Plakaty są poprawne, choć do ideału trochę im brakuje. Na pierwszym widzimy Płomienną Żmiję w sporym zbliżeniu, jednak z racji wszechobecnych płomyków, iskier i ognistych poświat obraz traci wiele na czytelności. Drugi wypada lepiej - to Katana 4x4 w pełnym biegu, ścigająca grupkę wężowych łotrów. Bardzo dynamiczna ilustracja, ale odnoszę wrażenie, że sam pojazd, pozbawiony oponentów, prezentowałby się lepiej.
Na duży plus zaliczam dużą liczbę kreatywnych zadań. Pierwszym jest Piramida Pułapek, w której dla osiągnięcia sukcesu musimy użyć... klocków z dołączonego do czasopisma zestawu. Świetny pomysł!

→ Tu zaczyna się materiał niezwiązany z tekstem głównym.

===== src/rtl/mem_arbiter.sv =====
// Round-robin arbiter between instruction fetch and load/store ports onto a
// single-outstanding memory interface, with response timeout and stall counter.
module mem_arbiter
   import mem_arb_pkg::*;
#(
   parameter int unsigned TIMEOUT_CYC = 16,
   parameter logic [31:0] ERR_DATA    = ERR_DATA_DEFAULT
) (
   input  logic        clk,
   input  logic        rst,
   // Instruction fetch port
   input  logic        if_req,
   input  logic [31:0] if_addr,
   output logic        if_gnt,
   output logic        if_rvalid,
   output logic [31:0] if_rdata,
   // Load/store port
   input  logic        ls_req,
   input  logic        ls_we,
   input  logic [31:0] ls_addr,
   input  logic [31:0] ls_wdata,
   input  logic [3:0]  ls_wmask,
   output logic        ls_gnt,
   output logic        ls_rvalid,
   output logic [31:0] ls_rdata,
   // Memory port
   output logic        mem_req,
   output logic        mem_we,
   output logic [31:0] mem_addr,
   output logic [31:0] mem_wdata,
   output logic [3:0]  mem_wmask,
   input  logic        mem_ready,
   input  logic        mem_rvalid,
   input  logic [31:0] mem_rdata,
   // Status
   output logic        err,
   output logic [31:0] stall_cnt
);

   state_e      state_q, state_d;
   owner_e      owner_q, owner_d;
   owner_e      last_q, last_d;
   logic [31:0] addr_q, addr_d;
   logic [31:0] wdata_q, wdata_d;
   logic [3:0]  wmask_q, wmask_d;
   logic        we_q, we_d;
   logic [31:0] stall_q, stall_d;

   logic        grant_if;
   logic        done;
   logic        abort;
   logic        tmr_expired;
   logic [31:0] rsp_data;

   mem_arb_timer #(
      .TIMEOUT_CYC (TIMEOUT_CYC)
   ) u_timer (
      .clk     (clk),
      .rst     (rst),
      .clr     (state_q != RESP),
      .en      (state_q == RESP),
      .expired (tmr_expired)
   );

   // Next-state, capture of the granted request and per-state control.
   always_comb begin
      state_d  = state_q;
      owner_d  = owner_q;
      last_d   = last_q;
      addr_d   = addr_q;
      wdata_d  = wdata_q;
      wmask_d  = wmask_q;
      we_d     = we_q;
      if_gnt   = 1'b0;
      ls_gnt   = 1'b0;
      mem_req  = 1'b0;
      done     = 1'b0;
      abort    = 1'b0;
      // IF wins unless LS is also requesting and IF was the last owner.
      grant_if = if_req && (!ls_req || (last_q == OWN_LS));

      unique case (state_q)
         IDLE: begin
            // Gate on rst so no grant escapes while reset is held.
            if ((if_req || ls_req) && !rst) begin
               state_d = REQ;
               if (grant_if) begin
                  if_gnt  = 1'b1;
                  owner_d = OWN_IF;
                  last_d  = OWN_IF;
                  addr_d  = if_addr;
                  wdata_d = '0;
                  wmask_d = '0;
                  we_d    = 1'b0;
               end else begin
                  ls_gnt  = 1'b1;
                  owner_d = OWN_LS;
                  last_d  = OWN_LS;
                  addr_d  = ls_addr;
                  wdata_d = ls_wdata;
                  wmask_d = ls_wmask;
                  we_d    = ls_we;
               end
            end
         end
         REQ: begin
            mem_req = 1'b1;
            if (mem_ready) begin
               state_d = RESP;
            end
         end
         RESP: begin
            // A real response takes priority over a same-cycle timeout.
            if (mem_rvalid) begin
               done    = 1'b1;
               state_d = IDLE;
            end else if (tmr_expired) begin
               done    = 1'b1;
               abort   = 1'b1;
               state_d = IDLE;
            end
         end
         default: begin
            state_d = IDLE;
         end
      endcase
   end

   // Saturating count of cycles where memory back-pressures a request.
   always_comb begin
      stall_d = stall_q;
      if ((state_q == REQ) && !mem_ready && (stall_q != 32'hFFFF_FFFF)) begin
         stall_d = stall_q + 32'd1;
      end
   end

   // Response routing to the owning port; non-owner outputs stay at zero.
   always_comb begin
      rsp_data  = abort ? ERR_DATA : mem_rdata;
      if_rvalid = done && (owner_q == OWN_IF);
      ls_rvalid = done && (owner_q == OWN_LS);
      if_rdata  = if_rvalid ? rsp_data : 32'd0;
      ls_rdata  = ls_rvalid ? rsp_data : 32'd0;
      err       = abort;
      mem_we    = mem_req && we_q;
      mem_addr  = addr_q;
      mem_wdata = wdata_q;
      mem_wmask = wmask_q;
      stall_cnt = stall_q;
   end

   // State and latched-field registers.
   always_ff @(posedge clk or posedge rst) begin
      if (rst) begin
         state_q <= IDLE;
         owner_q <= OWN_IF;
         last_q  <= OWN_LS;
         addr_q  <= '0;
         wdata_q <= '0;
         wmask_q <= '0;
         we_q    <= 1'b0;
         stall_q <= '0;
      end else begin
         state_q <= state_d;
         owner_q <= owner_d;
         last_q  <= last_d;
         addr_q  <= addr_d;
         wdata_q <= wdata_d;
         wmask_q <= wmask_d;
         we_q    <= we_d;
         stall_q <= stall_d;
      end
   end

endmodule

Drugim jest klasyczna planszówka (oparta na nieśmiertelnej mechanice "grzybobrania"). Wygląda dość surowo i nie znajdziemy tu za wiele inwencji twórców, ale zawsze taką "rubrykę wielokrotnego użytku" zaliczam na plus.
Ostatnią niespodzianką jest prosta karciana gra towarzyska (do samodzielnego wycięcia) zlokalizowana na ostatniej kartce (okładce), a polegająca na szybkim wyszukiwaniu skojarzeń przy jednoczesnym powstrzymywaniu się od używania "zakazanych" słów. To kolejny bardzo fajny element.
Zapowiedź kolejnego numeru nie przyspieszyła mi tętna krwi. 28 października zawita do nas bowiem numer z dołączoną minifigurką Kaia wyposażonego w olbrzymią katanę. I tutaj mamy istny festiwal powtórek, bowiem ognisty ninja wygląda identycznie jak ten dołączony do nowego numeru magazynu Lego Ninjago XXL (a wcześniej magazynu Cartoon Network Wydanie Specjalne 2/2019), ponadto jeśli posiadamy kostium Kaia z numeru magazynu Lego Ninjago 10/2018 i jego maskę z numeru 3/2019 magazynu Lego Ninjago Legacy, to też możemy sobie taką figurkę skompilować. Od tej ilości Kai'ów może się zakręcić w głowie. Na szczęście w grudniowym numerze jak na zimę przystało wrócimy w rewiry Śnieżnych Samurajów, ale póki co o tym cicho-sza... Wszystko w swoim czasie.
Podsumowanie sprowadzę do jednego zasadniczego elementu - ten numer można, a nawet trzeba kupić, choćby dla samej figurki. W tej sytuacji reszta elementów magazynu ma już drugorzędne znaczenie. Zdobyć trzeba i żadne usprawiedliwienie po prostu nie przejdzie.